Il giubbotto come la croce dei migranti in mare

Nelle giornate dedicate all’Open Day, l’Istituto “Onnicomprensivo A. Giordano di Venafro”, ha ritenuto di dover recepire, senza esitazione alcuna, il forte messaggio di riflessione lanciato di recente da Papa Francesco.

Papa Bergoglio, infatti, in occasione della visita dei migranti del campo profughi di Lesbo arrivati in Italia, grazie ai corridoi umanitari della Comunità di Sant’Egidio, ha così tuonato:

“Ho deciso di esporre questo giubbotto salvagente, “crocifisso”, per ricordare a tutti l’impegno inderogabile di salvare ogni vita umana, perché la vita di ogni persona è preziosa agli occhi di Dio. Il Signore ce ne chiederà conto al momento del giudizio”.

Il tratto così grave di queste parole non ha lasciato indifferente la sensibilità di docenti ed alunni di questa scuola, e questi ultimi, con grande passione ed impegno hanno realizzato un simulacro del tutto simile, che è stato affisso all’ingresso dell’Aula Magna dell’Istituto.

Oggi, è ben visibile allo sguardo di tutti, e rammenta, con le parole del Santo Padre, che “dobbiamo tenere aperti gli occhi, tenere aperto il cuore, per ricordare a tutti l’impegno inderogabile di salvare ogni vita umana, un dovere morale che unisce credenti e non credenti”.

Quello voluto da Papa Francesco per l’ingresso del Palazzo Apostolico, è un crocifisso particolare e dalla forte connotazione simbolica, realizzato con il salvagente di un giovane migrante morto in mare.

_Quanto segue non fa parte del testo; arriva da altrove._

Background: an optimization exercise with open tools, aiming at small area. Do not read the settings as production practice.
At most, simulation tests tie the RTL to the original design; equivalence was not proved.
No driver is modelled on the clock port, so clock power and skew are understated where the tree is cut down; a real chip needs a root buffer or a tree.
Power and IR drop assume default switching activity.

==> flow/design.v (excerpt) <==
module ATM_top(
    input        clk,         
    input        rst,         
    input  [1:0] mode,
    input  [11:0] keypad,
    input        load,
    output       auth,
    output [2:0] nstate,
    output [6:0] seg,
    output [3:0] an,
    output       dp
);
    wire [7:0] bal;
    ATM atm_fsm(
        .clk(clk),
        .rst(rst),
        .mode(mode),
        .keypad(keypad),
        .load(load),
        .auth(auth),
        .nstate(nstate),
        .bal(bal)
    );
    seven_seg_display_bal display_unit(
        .clk(clk),
        .rst(rst),
        .bal(bal),
        .seg(seg),
        .an(an),
        .dp(dp)
    );
endmodule
==> module ATM, before the edit <==
module ATM(
    input            clk,
    input            rst,
    input  [1:0]     mode,
    input  [11:0]    keypad,
    input            load,
    output [2:0]     nstate,
    output           auth,
    output [7:0]     bal
);
    reg [2:0] st;
    reg       kv;           
    reg [1:0] ki;           
    reg [1:0] acc;          
    reg [7:0] nbal;         
    reg [7:0] db0, db1, db2, db3;
    assign bal    = ~nbal;
    assign nstate = {st[2] & ~st[1], st[1] & ~st[2], st[0]};
    assign auth   = st[2] | st[1];
    wire s_bal = st == 3'd3;
    wire s_wd  = st == 3'd4;
    wire s_tr  = st == 3'd5;
    wire [3:0] ka = keypad[11:8];
    wire [7:0] kp = keypad[7:0];
    wire m0 = keypad == 12'hA11;
    wire m1 = keypad == 12'hB22;
    wire m2 = keypad == 12'hC33;
    wire m3 = keypad == 12'hD44;
    reg [7:0] src, tgb;
    always @(*) begin
        case (acc)
            2'd0: src = db0;
            2'd1: src = db1;
            2'd2: src = db2;
            default: src = db3;
        endcase
    end
    wire       tv = ka[3] & (ka[2] ^ ka[1]);      
    wire [1:0] ti = {~ka[1], ka[0]};              
    always @(*) begin
        case (ti)
            2'd0: tgb = db0;
            2'd1: tgb = db1;
            2'd2: tgb = db2;
            default: tgb = db3;
        endcase
    end
    wire [7:0] amt  = kp & {8{st[2]}};
    wire [8:0] dif9 = {1'b0, src} - {1'b0, amt};
    wire [7:0] diff = dif9[7:0];
    wire       a_le = ~dif9[8];                   
    wire       a_nz = |kp;
    wire [8:0] sum9 = {1'b0, tgb} + {1'b0, kp};
    wire       s_ok = ~sum9[8] & ~(&sum9[7:0]);   
    wire ok_w = a_nz & a_le;
    wire ok_t = ok_w & tv & (ti != acc) & s_ok;
    wire do_w = s_wd & load & ok_w;
    wire do_t = s_tr & load & ok_t;
    wire we_s = do_w | do_t;      
    wire [3:0] sa  = {acc == 2'd3, acc == 2'd2, acc == 2'd1, acc == 2'd0};
    wire [3:0] ta  = {ti == 2'd3, ti == 2'd2, ti == 2'd1, ti == 2'd0};
    wire [3:0] wdv = {4{we_s}} & sa;
    wire [3:0] wsv = {4{do_t}} & ta;
    wire [3:0] sd = wdv & {4{~rst}};
    wire [3:0] ss = wsv & {4{~rst}};
    wire [3:0] sh = ~wdv & ~wsv & {4{~rst}};
    localparam [31:0] INIT = {8'd40, 8'd200, 8'd175, 8'd50};
    wire [31:0] dbq = {db3, db2, db1, db0};
    wire [31:0] dbd;
    genvar gi;
    generate for (gi = 0; gi < 32; gi = gi + 1) begin : g_db
        assign dbd[gi] = (INIT[gi] & rst) | (sd[gi/8] & diff[gi%8]) |
                         (ss[gi/8] & sum9[gi%8]) | (sh[gi/8] & dbq[gi]);
    end endgenerate
    always @(posedge clk) {db3, db2, db1, db0} <= dbd;
    always @(posedge clk) begin
        if (load) begin
            ki <= {m2 | m3, m1 | m3};
        end
        if (st == 3'd1 && kv)
            acc <= ki;
    end
    always @(posedge clk) begin
        if (rst) begin
            st   <= 3'd0;
            kv   <= 1'b0;
            nbal <= 8'hff;
        end else begin
            if (load)
                kv <= m0 | m1 | m2 | m3;
            case (st)
                3'd1: if (kv) st <= 3'd2;
                3'd2: st <= {mode[1], ~mode[1], mode[0]};
                3'd3: st <= 3'd2;
                3'd4, 3'd5: if (load) st <= we_s ? 3'd0 : 3'd6;
                default: st <= 3'd1;
            endcase
            if (s_bal | do_w) nbal <= ~diff;
        end
    end
endmodule
Settings: LEC_CHECK=0, ABC_AREA=1, CAP_MARGIN=20, CORE_MARGIN=2, CORE_UTILIZATION=40, GPL_TIMING_DRIVEN=0, PLACE_DENSITY=0.6, SLEW_MARGIN=20; clock period 10.0 ns.
standard.sh (not shown) runs the stock make flow with config.mk's settings and CLKGATE_MAP_FILE= SYNTH_SCRIPT=/design/flow/synth_recipe.tcl, a recipe that flattens the netlist after the stock synthesis.
==> flow/flow/run.sh <==
#!/bin/bash
# Own layout flow: the standard synthesis, then the combinational logic
# between the (unchanged) flip-flops is re-mapped for area with a stronger ABC
# script, then the standard layout with small port buffers and a lighter
# clock tree. Each tool's output goes to a log file in the work folder.
set -euo pipefail
WORK=$(pwd)
FLOWDIR=$WORK/flow
YOSYS=${YOSYS_EXE:-/OpenROAD-flow-scripts/tools/install/yosys/bin/yosys}
R=$WORK/orfs/results/$FLOW_PLATFORM/ATM_top/base

# 1. standard synthesis, unchanged
bash standard.sh synth > $WORK/1_synth_standard.log 2>&1

# 2. re-map the combinational logic (flip-flops kept as they are): ABC's
#    deepsyn with several random seeds and two mappings, in rounds, each round
#    starting from the smallest netlist so far; keep the smallest
LIBF=$FLOW_HOME/platforms/$FLOW_PLATFORM/lib/sky130_fd_sc_hd__tt_025C_1v80.lib
RM=$WORK/remap
mkdir -p $RM
cp $R/1_2_yosys.v $WORK/1_2_yosys_standard.v
remap_one() {  # round seed map
  local tag=r$1_s$2_m$3 amap="amap"
  [[ $3 == 2 ]] && amap="amap -x"
  echo "strash; &get -n; &deepsyn -T 10 -S $2; &put; dch -f; $amap; topo" > $RM/$tag.abc
  LIB=$LIBF TOP=$FLOW_TOP IN=$RM/in_r$1.v OUT=$RM/$tag.v ABCSCR=$RM/$tag.abc \
  DONT_USE="*lpflow* *probe*" timeout 600 $YOSYS -c $FLOWDIR/remap.tcl > $RM/$tag.log 2>&1 || true
}
export -f remap_one
export RM LIBF FLOW_TOP YOSYS FLOWDIR
best=$WORK/1_2_yosys_standard.v
besta=""
for round in 1 2; do
  cp $best $RM/in_r$round.v
  nseed=24; [[ $round == 2 ]] && nseed=8
  for seed in $(seq 1 $nseed); do for m in 1 2; do echo "$round $seed $m"; done; done \
    | xargs -P ${NUM_CORES:-4} -L 1 bash -c 'remap_one $0 $1 $2'
  for f in $RM/r${round}_*.v.stat; do
    a=$(awk '/Chip area for module/ {print $NF}' $f)
    echo "$(basename $f .stat) $a" >> $WORK/1_remap_choice.log
  done
  # smallest candidate so far that is proven equivalent to the standard netlist
  for b in $(for f in $RM/r${round}_*.v.stat; do echo "$(awk '/Chip area for module/ {print $NF}' $f) ${f%.stat}"; done | sort -g | cut -d' ' -f2); do
    a=$(awk '/Chip area for module/ {print $NF}' $b.stat)
    if [[ -n "$besta" ]] && ! awk -v a="$a" -v b="$besta" 'BEGIN{exit !(a < b)}'; then break; fi
    if LIB=$LIBF TOP=$FLOW_TOP GOLD=$WORK/1_2_yosys_standard.v GATE=$b \
         timeout 900 $YOSYS -c $FLOWDIR/eq.tcl > $b.eq.log 2>&1; then
      best=$b
      besta=$a
      break
    fi
    echo "$b not proven equivalent" >> $WORK/1_remap_choice.log
  done
  echo "round $round best $best" >> $WORK/1_remap_choice.log
done
cp $best $WORK/1_2_yosys_remap.v
cp $best $R/1_2_yosys.v
rm -f $R/1_synth.odb $R/1_synth.sdc

# 3. standard floorplan and placement, with small port buffers
export BUFFER_PORTS_ARGS="-buffer_cell sky130_fd_sc_hd__buf_1"
bash standard.sh place > $WORK/2_place_standard.log 2>&1

# 4. clock distribution (flow/clock.tcl) in place of TritonCTS
RESULTS_DIR=$R LIB=$FLOW_HOME/platforms/$FLOW_PLATFORM/lib/sky130_fd_sc_hd__tt_025C_1v80.lib \
PLATFORM_DIR=$FLOW_HOME/platforms/$FLOW_PLATFORM CLOCK_PORT=clk \
CLKBUF_LIST="sky130_fd_sc_hd__clkbuf_4 sky130_fd_sc_hd__buf_6 sky130_fd_sc_hd__clkbuf_8 sky130_fd_sc_hd__buf_8 sky130_fd_sc_hd__buf_12 sky130_fd_sc_hd__clkbuf_16" SLEW_TARGET=0.112 NGROUP=4 \
  ${OPENROAD_EXE:-$FLOW_HOME/../tools/install/OpenROAD/bin/openroad} -no_init -exit $FLOWDIR/clock.tcl > $WORK/3_clock_openroad.log 2>&1

# 5. standard routing and finishing
bash standard.sh finish > $WORK/4_route_standard.log 2>&1
Other scripts of this flow, unchanged in this note and not shown: flow/flow/clock.tcl, flow/flow/eq.tcl, flow/flow/remap.tcl
Rerun with:
--- a/flow/design.v
+++ b/flow/design.v
@@ -73,8 +73,11 @@
         assign dbd[gi] = (INIT[gi] & rst) | (sd[gi/8] & diff[gi%8]) |
                          (ss[gi/8] & sum9[gi%8]) | (sh[gi/8] & dbq[gi]);
     end endgenerate
     always @(posedge clk) {db3, db2, db1, db0} <= dbd;
+    wire be = (s_bal | do_w) & ~rst;
+    wire bh = ~(s_bal | do_w) & ~rst;
+    always @(posedge clk) nbal <= {8{rst}} | ({8{be}} & ~diff) | ({8{bh}} & nbal);
     always @(posedge clk) begin
         if (load) begin
             ki <= {m2 | m3, m1 | m3};
         end
@@ -84,9 +87,8 @@
     always @(posedge clk) begin
         if (rst) begin
             st   <= 3'd0;
             kv   <= 1'b0;
-            nbal <= 8'hff;
         end else begin
             if (load)
                 kv <= m0 | m1 | m2 | m3;
             case (st)
@@ -95,9 +97,8 @@
                 3'd3: st <= 3'd2;
                 3'd4, 3'd5: if (load) st <= we_s ? 3'd0 : 3'd6;
                 default: st <= 3'd1;
             endcase
-            if (s_bal | do_w) nbal <= ~diff;
         end
     end
 endmodule
 module seven_seg_display_bal(
After rerunning: Worst setup slack improved by 0.12 ns; total power decreases by 1.0%; routed wire length decreases by 0.47%; global-route usage decreases by 0.30 points; clock power stays flat; cell area increases by 0.42%.
No run of this note takes its clock network from TritonCTS; it comes from the design's own scripts or RTL.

A tal riguardo, il Pontefice ha ribadito che la croce è insieme segno di morte e di salvezza. Sono questi simboli di sofferenza, esposti in Vaticano nel Cortile del Belvedere, al centro del discorso rivolto da Papa Francesco ai profughi arrivati, come detto, recentemente da Lesbo, in Grecia, con i corridoi umanitari.

La croce, ha aggiunto il Papa, è trasparente ed esorta a guardare “con maggiore attenzione e a cercare sempre la verità”; ed è anche luminescente, “perché vuole rincuorare la nostra fede nella Risurrezione”.

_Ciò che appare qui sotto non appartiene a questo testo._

Source: an optimization exercise on an open RTL-to-GDS flow (aim: small area and a short achievable clock period). Production flows keep margins and buffers that such runs may drop.
Function was checked by simulation only, so behaviour that the tests miss may differ from the original.
Power and IR drop assume default switching activity.

Setup of run C:
// Main
module Main(
    input clk, reset,
    input [2:0] user_y,
    input [2:0] choice_y,
    input [1:0] mode_y,
    input [7:0] touch_y,
    input [1:0] baDu_y,
    output tub_sel1,
    output tub_sel2,
    output tub_sel3,
    output tub_sel4,
    output tub_sel5,
    output tub_sel6,
    output tub_sel7,
    output tub_sel8,
    output [7:0] tub_control1,
    output [7:0] tub_control2,
    output [7:0] led,
    output [3:0] length_led,
    output t,
    output speaker
    );
export LEC_CHECK = 0
export ABC_AREA = 1
export CAP_MARGIN = 20
export CORE_MARGIN = 2
export CORE_UTILIZATION = 65
export SLEW_MARGIN = 40
export SYNTH_HIERARCHICAL = 1
export SYNTH_MINIMUM_KEEP_SIZE = 0
create_clock -name core_clock -period 45.0 [get_ports {clk}]
standard.sh (not shown) runs the stock make flow with config.mk's settings and CLKGATE_MAP_FILE= SYNTH_SCRIPT=/design/flow/synth_recipe.tcl, a recipe that flattens the netlist after the stock synthesis.
==> flow/flow/run.sh <==
#!/bin/bash
# The standard layout (standard.sh: the ORFS flow), with these changes to
# how the layout is made:
#  - synthesis is the standard synthesis script with a stronger ABC
#    script for the combinational logic (flow/synth.tcl, flow/abc_deep.script);
#    registers are mapped exactly as in the standard synthesis;
#  - ports are buffered with buf_2 cells instead of the delay cells that
#    buffer_ports picks by default;
#  - clock tree synthesis without dummy loads, with clkbuf_8 leaf buffers
#    over clusters of up to 18 sinks.
# make's output goes to synth.log and standard.log; each ORFS step also logs
# under orfs/logs/.
set -o pipefail
export MY_ABC_SCRIPT=$PWD/flow/abc_deep.script
bash standard.sh SYNTH_SCRIPT=$PWD/flow/synth.tcl synth > synth.log 2>&1 || exit 1
bash standard.sh \
  "BUFFER_PORTS_ARGS=-buffer_cell sky130_fd_sc_hd__buf_2" \
  "CTS_ARGS=-sink_clustering_enable -repair_clock_nets -dont_use_dummy_load -sink_clustering_size 18 -sink_clustering_max_diameter 70 -buf_list sky130_fd_sc_hd__clkbuf_8 -root_buf sky130_fd_sc_hd__clkbuf_16" \
  finish > standard.log 2>&1
==> flow/flow/abc_deep.script <==
strash
&get -n
&deepsyn -T 300
&put
dch -f
amap
topo
==> flow/flow/synth.tcl <==
# synth_recipe.tcl (the standard synthesis), with one change: the abc call
# maps the top module's combinational logic with the ABC script named by
# MY_ABC_SCRIPT; the other modules keep ORFS's script.
proc synth {args} { yosys synth -nofsm -noshare {*}$args }
proc abc {args} {
  set i [lsearch -exact $args -script]
  if {$i >= 0 && [info exists ::env(MY_ABC_SCRIPT)]} {
    set deep $args
    lset deep [expr {$i+1}] $::env(MY_ABC_SCRIPT)
    yosys abc {*}$deep $::env(DESIGN_NAME)
    yosys abc {*}$args LedNext
  } else {
    yosys abc {*}$args
  }
}
source $::env(SCRIPTS_DIR)/synth.tcl
# left out here: clear keep_hierarchy, flatten, clean up, hide names made inside functions, write 1_2_yosys.v
Inputs modified between run C and run B:
-- flow/config.mk --
<<< run C, line 11
export CORE_UTILIZATION = 65
export SLEW_MARGIN = 40
export SYNTH_HIERARCHICAL = 1
>>> run B, line 11
export CORE_UTILIZATION = 65
export SLEW_MARGIN = 50
export SYNTH_HIERARCHICAL = 1
==> comparison <==
~same final layout net count in run C and run B
Diff run C -> run B: total power climbed 0.54%, final area climbed about 0.6%, portion of total power attributed to the clock network climbed 0.2 points, fraction of area in clock buffers and inverters barely changed.
Relative to run C, global-route usage increased by 0.16 points in run B.
Run C vs run B, launch point of the worst path: pwm vs len_r[0]
Re worst slack at placement: run C was lower than run B.

* * *

Setup of build 69:
Main, a different RTL version from the one above (not shown whole).
For scale: roughly 470 flip-flops, roughly 58 I/O pins, ~20000 um^2 of cells after synthesis.
clock: 45.0 ns
lec_check: 0
abc_area: 1
cap_margin: 20
core_margin: 2
core_utilization: 50
slew_margin: 40
synth_hierarchical: 1
synth_minimum_keep_size: 0
==> flow/flow/run.sh <==
#!/bin/bash
# The standard layout (standard.sh: the ORFS flow), with these changes to
# how the layout is made:
#  - synthesis is the standard synthesis script with a stronger ABC
#    script for the combinational logic (flow/synth.tcl, flow/abc_deep.script);
#    registers are mapped exactly as in the standard synthesis;
#  - ports are buffered with buf_2 cells instead of the delay cells that
#    buffer_ports picks by default;
#  - clock tree synthesis without dummy loads, with larger sink clusters.
# make's output goes to synth.log and standard.log; each ORFS step also logs
# under orfs/logs/.
set -o pipefail
export MY_ABC_SCRIPT=$PWD/flow/abc_deep.script
bash standard.sh SYNTH_SCRIPT=$PWD/flow/synth.tcl synth > synth.log 2>&1 || exit 1
bash standard.sh \
  "BUFFER_PORTS_ARGS=-buffer_cell sky130_fd_sc_hd__buf_2" \
  "CTS_ARGS=-sink_clustering_enable -repair_clock_nets -dont_use_dummy_load -sink_clustering_size 25 -sink_clustering_max_diameter 100" \
  finish > standard.log 2>&1
Scripts as last shown in full above: flow/flow/abc_deep.script, flow/flow/synth.tcl
Setup changes, build 69 to trial 98
Settings: SLEW_MARGIN changed from 40 to 60.
==> flow/flow/run.sh <==
#!/bin/bash
# The standard layout (standard.sh: the ORFS flow), with these changes to
# how the layout is made:
#  - synthesis is the standard synthesis script with a stronger ABC
#    script for the combinational logic (flow/synth.tcl, flow/abc_deep.script);
#    registers are mapped exactly as in the standard synthesis;
#  - ports are buffered with buf_2 cells instead of the delay cells that
#    buffer_ports picks by default;
#  - clock tree synthesis without dummy loads, with clkbuf_8 leaf buffers
#    over clusters of up to 18 sinks.
# make's output goes to synth.log and standard.log; each ORFS step also logs
# under orfs/logs/.
set -o pipefail
export MY_ABC_SCRIPT=$PWD/flow/abc_deep.script
bash standard.sh SYNTH_SCRIPT=$PWD/flow/synth.tcl synth > synth.log 2>&1 || exit 1
bash standard.sh \
  "BUFFER_PORTS_ARGS=-buffer_cell sky130_fd_sc_hd__buf_2" \
  "CTS_ARGS=-sink_clustering_enable -repair_clock_nets -dont_use_dummy_load -sink_clustering_size 18 -sink_clustering_max_diameter 70 -buf_list sky130_fd_sc_hd__clkbuf_8 -root_buf sky130_fd_sc_hd__clkbuf_16" \
  finish > standard.log 2>&1
[summary]
~same vias per cell in trial 98 and build 69
Trial 98 vs build 69: final hold slack down
Compared with build 69, in trial 98 insertion delay of the later-clocked pin in the worst-skew pair dropped 0.03 ns; global-route usage climbed 0.40 points; overall power of the completed layout dropped 0.0000060 W; clock period minus final worst setup slack dropped 0.18 ns; final cell count without fillers climbed 0.62%.
From build 69 to trial 98 the numbers moved as follows: total stage count of the critical path shows a reduction of 2; leakage power grew by about 0.8%; cell area now larger.
When trial 98 is set beside build 69, its count of buffers not belonging to the clock network in the layout turns out to be 5 larger.

separate check: timing with driven ports:
In the flow no input, the clock included, has a driving cell. The finished layouts below were timed again as built, in two steps.
Step 1, drivers: a clkbuf_16 drives clk and a buf_2 each remaining input, both assumed.
Step 2 times the ports against the registers' clock, not the clock port: input delays grow and output delays shrink by t, the midpoint of the rising clock arrivals with the driver on.
a / b / c = ideal ports / drivers / drivers and shift; a / b = the first two.
run | t (ns) | setup slack, ns | latest minus earliest clock arrival (ns)
run C | 0.585 | 34.891 / 34.833 / 34.433 | 0.035 / 0.035
run B | 0.571 | 34.883 / 34.826 / 34.578 | 0.066 / 0.066
build 69 | 0.599 | 34.700 / 34.715 / 34.116 | 0.035 / 0.034
trial 98 | 0.574 | 34.876 / 34.815 / 34.510 | 0.063 / 0.062
After both steps setup and hold are still met in every run listed. The setup slack of build 69, which loses most, moves by +0.015 ns with the drivers and by -0.584 ns with both steps. The worst setup slack also covers recovery checks on asynchronous resets.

Il giubbotto e la croce, ha spiegato il Pontefice, ci ricordano che non dobbiamo restare indifferenti davanti a morti causate dall’ingiustizia. “Già, perché è l’ingiustizia che costringe molti migranti a lasciare le loro terre. È l’ingiustizia che li obbliga a attraversare deserti e a subire abusi e torture nei campi di detenzione. È l’ingiustizia che li respinge e li fa morire in mare”.

Una simbologia forte quella adottata da Papa Francesco per aprire una riflessione sulla necessità di non chiudere i porti ai migranti e a tutti coloro che ne hanno bisogno.” Come possiamo non ascoltare il grido disperato di tanti fratelli e sorelle che preferiscono affrontare un mare in tempesta piuttosto che morire lentamente nei campi di detenzione libici, luoghi di tortura e schiavitù ignobile. Come possiamo rimanere indifferenti di fronte agli abusi e alle violenze di cui sono vittime innocenti, lasciandoli alle mercé di trafficanti senza scrupoli. Come possiamo passare oltre, come il sacerdote e il levita della parabola del Buon Samaritano, facendoci così responsabili della loro morte. La nostra ignavia è peccato!”, ha minacciato Papa Francesco,  sottolineando  come un giorno “Dio ce ne chiederà conto”.

“Non è bloccando le navi che si risolve il problema – ha aggiunto il Pontefice – bisogna impegnarsi seriamente a svuotare i campi di detenzione in Libia, valutando e attuando tutte le soluzioni possibili. Bisogna denunciare e perseguire i trafficanti che sfruttano e maltrattano i migranti, senza timore di rivelare connivenze e complicità con le istituzioni”.

Dunque, il segnale è forte e tutti ne dobbiamo prendere atto, il monito è che nessuno tenti di volgere lo sguardo altrove.

Il crocifisso abbraccia tutte le sofferenze e tutti i sofferenti, compresa l’ingiustizia subita da tutti gli uomini, e da questa ingiustizia non possono essere sottratti i migranti annegati in mare ed il loro calvario.

Ed in ciò è l’alto valore simbolico di questo giubbotto, che rappresenta, tragicamente, la croce dei migranti in mare.